[Saved entries]
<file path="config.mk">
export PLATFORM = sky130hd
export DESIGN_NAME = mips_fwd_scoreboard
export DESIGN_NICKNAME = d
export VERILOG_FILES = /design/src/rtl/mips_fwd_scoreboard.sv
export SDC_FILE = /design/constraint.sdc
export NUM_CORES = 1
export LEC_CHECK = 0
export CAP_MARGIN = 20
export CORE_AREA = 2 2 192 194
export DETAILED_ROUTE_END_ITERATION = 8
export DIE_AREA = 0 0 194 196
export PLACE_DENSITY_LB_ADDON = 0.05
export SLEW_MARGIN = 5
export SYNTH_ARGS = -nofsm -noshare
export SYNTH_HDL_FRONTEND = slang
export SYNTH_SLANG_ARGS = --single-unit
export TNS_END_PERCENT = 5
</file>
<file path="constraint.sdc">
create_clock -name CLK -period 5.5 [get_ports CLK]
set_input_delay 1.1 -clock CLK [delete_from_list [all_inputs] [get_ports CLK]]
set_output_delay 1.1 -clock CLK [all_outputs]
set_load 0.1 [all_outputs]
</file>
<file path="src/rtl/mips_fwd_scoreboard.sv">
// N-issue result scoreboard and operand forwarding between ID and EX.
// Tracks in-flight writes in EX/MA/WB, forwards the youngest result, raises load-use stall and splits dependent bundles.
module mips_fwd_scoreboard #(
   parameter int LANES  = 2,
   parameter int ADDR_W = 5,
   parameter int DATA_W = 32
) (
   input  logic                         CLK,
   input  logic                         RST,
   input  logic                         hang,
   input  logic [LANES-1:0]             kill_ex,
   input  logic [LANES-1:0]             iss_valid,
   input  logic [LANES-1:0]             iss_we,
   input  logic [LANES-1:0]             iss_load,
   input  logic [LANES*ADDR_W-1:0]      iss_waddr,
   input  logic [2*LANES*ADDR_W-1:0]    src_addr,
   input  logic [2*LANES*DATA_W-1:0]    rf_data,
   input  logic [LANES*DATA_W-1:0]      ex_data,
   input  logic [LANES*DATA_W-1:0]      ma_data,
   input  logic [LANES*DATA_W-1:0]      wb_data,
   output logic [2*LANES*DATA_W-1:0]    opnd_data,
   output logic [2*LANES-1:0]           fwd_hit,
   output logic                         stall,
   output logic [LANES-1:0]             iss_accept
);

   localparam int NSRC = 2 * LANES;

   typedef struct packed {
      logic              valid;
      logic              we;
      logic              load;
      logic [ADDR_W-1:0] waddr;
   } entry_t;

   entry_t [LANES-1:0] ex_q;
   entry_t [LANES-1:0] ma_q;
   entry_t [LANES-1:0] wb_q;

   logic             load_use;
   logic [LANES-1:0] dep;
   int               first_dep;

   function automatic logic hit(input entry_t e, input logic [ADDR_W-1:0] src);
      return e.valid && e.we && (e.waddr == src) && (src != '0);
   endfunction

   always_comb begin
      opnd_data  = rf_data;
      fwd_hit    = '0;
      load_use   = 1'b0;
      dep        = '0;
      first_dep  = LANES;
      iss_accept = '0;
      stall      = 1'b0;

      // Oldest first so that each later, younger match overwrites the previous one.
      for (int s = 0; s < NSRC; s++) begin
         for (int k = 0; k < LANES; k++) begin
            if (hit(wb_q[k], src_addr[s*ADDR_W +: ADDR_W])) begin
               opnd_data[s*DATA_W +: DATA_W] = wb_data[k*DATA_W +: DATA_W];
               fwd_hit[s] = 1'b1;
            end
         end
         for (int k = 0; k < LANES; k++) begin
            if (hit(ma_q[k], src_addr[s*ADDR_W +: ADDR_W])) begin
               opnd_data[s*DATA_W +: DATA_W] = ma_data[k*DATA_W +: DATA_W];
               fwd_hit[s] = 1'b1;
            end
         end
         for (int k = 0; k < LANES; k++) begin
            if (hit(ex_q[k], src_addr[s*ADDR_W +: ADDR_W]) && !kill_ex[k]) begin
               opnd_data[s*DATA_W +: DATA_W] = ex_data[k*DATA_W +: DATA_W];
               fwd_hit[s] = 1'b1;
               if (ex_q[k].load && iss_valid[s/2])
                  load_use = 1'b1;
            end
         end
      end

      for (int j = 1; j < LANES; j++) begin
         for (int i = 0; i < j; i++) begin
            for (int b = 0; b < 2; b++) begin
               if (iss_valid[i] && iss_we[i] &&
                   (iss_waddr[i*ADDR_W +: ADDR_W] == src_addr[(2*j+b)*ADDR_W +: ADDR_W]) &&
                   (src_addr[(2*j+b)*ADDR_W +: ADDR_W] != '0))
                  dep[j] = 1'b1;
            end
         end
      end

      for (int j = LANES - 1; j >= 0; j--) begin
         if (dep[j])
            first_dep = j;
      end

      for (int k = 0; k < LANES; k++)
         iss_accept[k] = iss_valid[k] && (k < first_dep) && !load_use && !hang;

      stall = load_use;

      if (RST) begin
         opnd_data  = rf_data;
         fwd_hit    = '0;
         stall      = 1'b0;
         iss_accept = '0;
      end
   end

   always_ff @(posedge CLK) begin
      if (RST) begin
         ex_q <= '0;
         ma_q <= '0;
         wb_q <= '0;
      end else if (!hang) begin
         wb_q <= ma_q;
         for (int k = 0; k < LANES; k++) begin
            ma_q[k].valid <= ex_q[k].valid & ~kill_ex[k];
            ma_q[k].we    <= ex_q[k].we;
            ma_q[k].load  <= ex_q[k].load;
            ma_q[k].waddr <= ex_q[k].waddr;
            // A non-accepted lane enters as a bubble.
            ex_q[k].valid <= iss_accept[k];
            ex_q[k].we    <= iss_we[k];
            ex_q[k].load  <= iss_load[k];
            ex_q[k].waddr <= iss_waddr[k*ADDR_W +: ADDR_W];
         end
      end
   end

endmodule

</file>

» Problem details:
Please give the data again in full, exactly as written.

» Answer to the problem:
<file path="config.mk">
export PLATFORM = sky130hd
export DESIGN_NAME = mips_fwd_scoreboard
export DESIGN_NICKNAME = d
export VERILOG_FILES = /design/src/rtl/mips_fwd_scoreboard.sv
export SDC_FILE = /design/constraint.sdc
export NUM_CORES = 1
export LEC_CHECK = 0
export CAP_MARGIN = 20
export CORE_AREA = 2 2 192 194
export DETAILED_ROUTE_END_ITERATION = 8
export DIE_AREA = 0 0 194 196
export PLACE_DENSITY_LB_ADDON = 0.05
export SLEW_MARGIN = 5
export SYNTH_ARGS = -nofsm -noshare
export SYNTH_HDL_FRONTEND = slang
export SYNTH_SLANG_ARGS = --single-unit
export TNS_END_PERCENT = 5
</file>
<file path="constraint.sdc">
create_clock -name CLK -period 5.5 [get_ports CLK]
set_input_delay 1.1 -clock CLK [delete_from_list [all_inputs] [get_ports CLK]]
set_output_delay 1.1 -clock CLK [all_outputs]
set_load 0.1 [all_outputs]
</file>
<file path="src/rtl/mips_fwd_scoreboard.sv">
// N-issue result scoreboard and operand forwarding between ID and EX.
// Tracks in-flight writes in EX/MA/WB, forwards the youngest result, raises load-use stall and splits dependent bundles.
module mips_fwd_scoreboard #(
   parameter int LANES  = 2,
   parameter int ADDR_W = 5,
   parameter int DATA_W = 32
) (
   input  logic                         CLK,
   input  logic                         RST,
   input  logic                         hang,
   input  logic [LANES-1:0]             kill_ex,
   input  logic [LANES-1:0]             iss_valid,
   input  logic [LANES-1:0]             iss_we,
   input  logic [LANES-1:0]             iss_load,
   input  logic [LANES*ADDR_W-1:0]      iss_waddr,
   input  logic [2*LANES*ADDR_W-1:0]    src_addr,
   input  logic [2*LANES*DATA_W-1:0]    rf_data,
   input  logic [LANES*DATA_W-1:0]      ex_data,
   input  logic [LANES*DATA_W-1:0]      ma_data,
   input  logic [LANES*DATA_W-1:0]      wb_data,
   output logic [2*LANES*DATA_W-1:0]    opnd_data,
   output logic [2*LANES-1:0]           fwd_hit,
   output logic                         stall,
   output logic [LANES-1:0]             iss_accept
);

   localparam int NSRC = 2 * LANES;

   typedef struct packed {
      logic              valid;
      logic              we;
      logic              load;
      logic [ADDR_W-1:0] waddr;
   } entry_t;

   entry_t [LANES-1:0] ex_q;
   entry_t [LANES-1:0] ma_q;
   entry_t [LANES-1:0] wb_q;

   logic             load_use;
   logic [LANES-1:0] dep;
   int               first_dep;

   function automatic logic hit(input entry_t e, input logic [ADDR_W-1:0] src);
      return e.valid && e.we && (e.waddr == src) && (src != '0);
   endfunction

   always_comb begin
      opnd_data  = rf_data;
      fwd_hit    = '0;
      load_use   = 1'b0;
      dep        = '0;
      first_dep  = LANES;
      iss_accept = '0;
      stall      = 1'b0;

      // Oldest first so that each later, younger match overwrites the previous one.
      for (int s = 0; s < NSRC; s++) begin
         for (int k = 0; k < LANES; k++) begin
            if (hit(wb_q[k], src_addr[s*ADDR_W +: ADDR_W])) begin
               opnd_data[s*DATA_W +: DATA_W] = wb_data[k*DATA_W +: DATA_W];
               fwd_hit[s] = 1'b1;
            end
         end
         for (int k = 0; k < LANES; k++) begin
            if (hit(ma_q[k], src_addr[s*ADDR_W +: ADDR_W])) begin
               opnd_data[s*DATA_W +: DATA_W] = ma_data[k*DATA_W +: DATA_W];
               fwd_hit[s] = 1'b1;
            end
         end
         for (int k = 0; k < LANES; k++) begin
            if (hit(ex_q[k], src_addr[s*ADDR_W +: ADDR_W]) && !kill_ex[k]) begin
               opnd_data[s*DATA_W +: DATA_W] = ex_data[k*DATA_W +: DATA_W];
               fwd_hit[s] = 1'b1;
               if (ex_q[k].load && iss_valid[s/2])
                  load_use = 1'b1;
            end
         end
      end

      for (int j = 1; j < LANES; j++) begin
         for (int i = 0; i < j; i++) begin
            for (int b = 0; b < 2; b++) begin
               if (iss_valid[i] && iss_we[i] &&
                   (iss_waddr[i*ADDR_W +: ADDR_W] == src_addr[(2*j+b)*ADDR_W +: ADDR_W]) &&
                   (src_addr[(2*j+b)*ADDR_W +: ADDR_W] != '0))
                  dep[j] = 1'b1;
            end
         end
      end

      for (int j = LANES - 1; j >= 0; j--) begin
         if (dep[j])
            first_dep = j;
      end

      for (int k = 0; k < LANES; k++)
         iss_accept[k] = iss_valid[k] && (k < first_dep) && !load_use && !hang;

      stall = load_use;

      if (RST) begin
         opnd_data  = rf_data;
         fwd_hit    = '0;
         stall      = 1'b0;
         iss_accept = '0;
      end
   end

   always_ff @(posedge CLK) begin
      if (RST) begin
         ex_q <= '0;
         ma_q <= '0;
         wb_q <= '0;
      end else if (!hang) begin
         wb_q <= ma_q;
         for (int k = 0; k < LANES; k++) begin
            ma_q[k].valid <= ex_q[k].valid & ~kill_ex[k];
            ma_q[k].we    <= ex_q[k].we;
            ma_q[k].load  <= ex_q[k].load;
            ma_q[k].waddr <= ex_q[k].waddr;
            // A non-accepted lane enters as a bubble.
            ex_q[k].valid <= iss_accept[k];
            ex_q[k].we    <= iss_we[k];
            ex_q[k].load  <= iss_load[k];
            ex_q[k].waddr <= iss_waddr[k*ADDR_W +: ADDR_W];
         end
      end
   end

endmodule

</file>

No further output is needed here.